* EXERCISE INSTRUCTIONS: Since only the total matters, count the lines of these entries containing the word "ACTIVE" and write that total alone.

* SUPPLIED RECORDS:
[src/rtl/out_vc_state_ctrl.sv]
// Per-(port, VC) ownership FSM and downstream credit counter for a router's
// output side; every slot is independent and all outputs are registered.
module out_vc_state_ctrl #(
    parameter int NUM_PORTS        = 5,
    parameter int NUM_VCS          = 2,
    parameter int BUF_DEPTH        = 4,
    parameter int CREDIT_CTR_WIDTH = 3
) (
    input  logic                  clk,
    input  logic                  arst_n,
    out_vc_state_ctrl_if.slave    bus
);
    localparam int VC_ID_BITS = (NUM_VCS > 1) ? $clog2(NUM_VCS) : 1;
    localparam logic [CREDIT_CTR_WIDTH-1:0] CNT_FULL = CREDIT_CTR_WIDTH'(BUF_DEPTH);
    localparam logic [CREDIT_CTR_WIDTH-1:0] CNT_ZERO = '0;

    typedef enum logic [1:0] {
        IDLE   = 2'd0,
        ACTIVE = 2'd1,
        DRAIN  = 2'd2
    } vc_state_e;

    genvar gi, gj;
    generate
        for (gi = 0; gi < NUM_PORTS; gi++) begin : g_port
            for (gj = 0; gj < NUM_VCS; gj++) begin : g_vc
                vc_state_e                   state_reg, state_next;
                logic [CREDIT_CTR_WIDTH-1:0] cnt_reg, cnt_next;
                logic [2:0]                  err_reg, err_next;
                logic                        free_reg, free_next;
                logic                        sent, claim, ret, accept;

                assign sent  = bus.flit_sent[gi] && (bus.sent_vc[gi] == VC_ID_BITS'(gj));
                assign claim = bus.vc_claim[gi][gj];
                assign ret   = bus.credit_ret[gi][gj];
                // Only an owned slot whose tail has not yet left may consume a credit.
                assign accept = sent && (state_reg == ACTIVE);

                always_comb begin
                    state_next = state_reg;
                    cnt_next   = cnt_reg;
                    err_next   = err_reg;

                    if (sent && !accept)
                        err_next[1] = 1'b1;
                    if (claim && (state_reg != IDLE))
                        err_next[2] = 1'b1;

                    // Counter saturates at both ends instead of wrapping.
                    if (accept && !ret && (cnt_reg == CNT_ZERO))
                        err_next[1] = 1'b1;
                    else if (ret && !accept && (cnt_reg == CNT_FULL))
                        err_next[0] = 1'b1;
                    else if (accept && !ret)
                        cnt_next = cnt_reg - 1'b1;
                    else if (ret && !accept)
                        cnt_next = cnt_reg + 1'b1;

                    case (state_reg)
                        IDLE: begin
                            if (claim)
                                state_next = ACTIVE;
                        end
                        ACTIVE: begin
                            if (accept && bus.sent_tail[gi])
                                state_next = (cnt_next == CNT_FULL) ? IDLE : DRAIN;
                        end
                        DRAIN: begin
                            if (cnt_next == CNT_FULL)
                                state_next = IDLE;
                        end
                        default: state_next = IDLE;
                    endcase

                    free_next = (state_next == IDLE);
                end

                always_ff @(posedge clk or negedge arst_n) begin
                    if (!arst_n) begin
                        state_reg <= IDLE;
                        cnt_reg   <= CNT_FULL;
                        err_reg   <= '0;
                        free_reg  <= 1'b1;
                    end else begin
                        state_reg <= state_next;
                        cnt_reg   <= cnt_next;
                        err_reg   <= err_next;
                        free_reg  <= free_next;
                    end
                end

                assign bus.credits_avail_count_r[gi][gj] = cnt_reg;
                assign bus.vc_free_r[gi][gj]             = free_reg;
                assign bus.err_r[gi][gj]                 = err_reg;
            end
        end
    endgenerate
endmodule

* SOLUTION FOR THIS EXERCISE: 4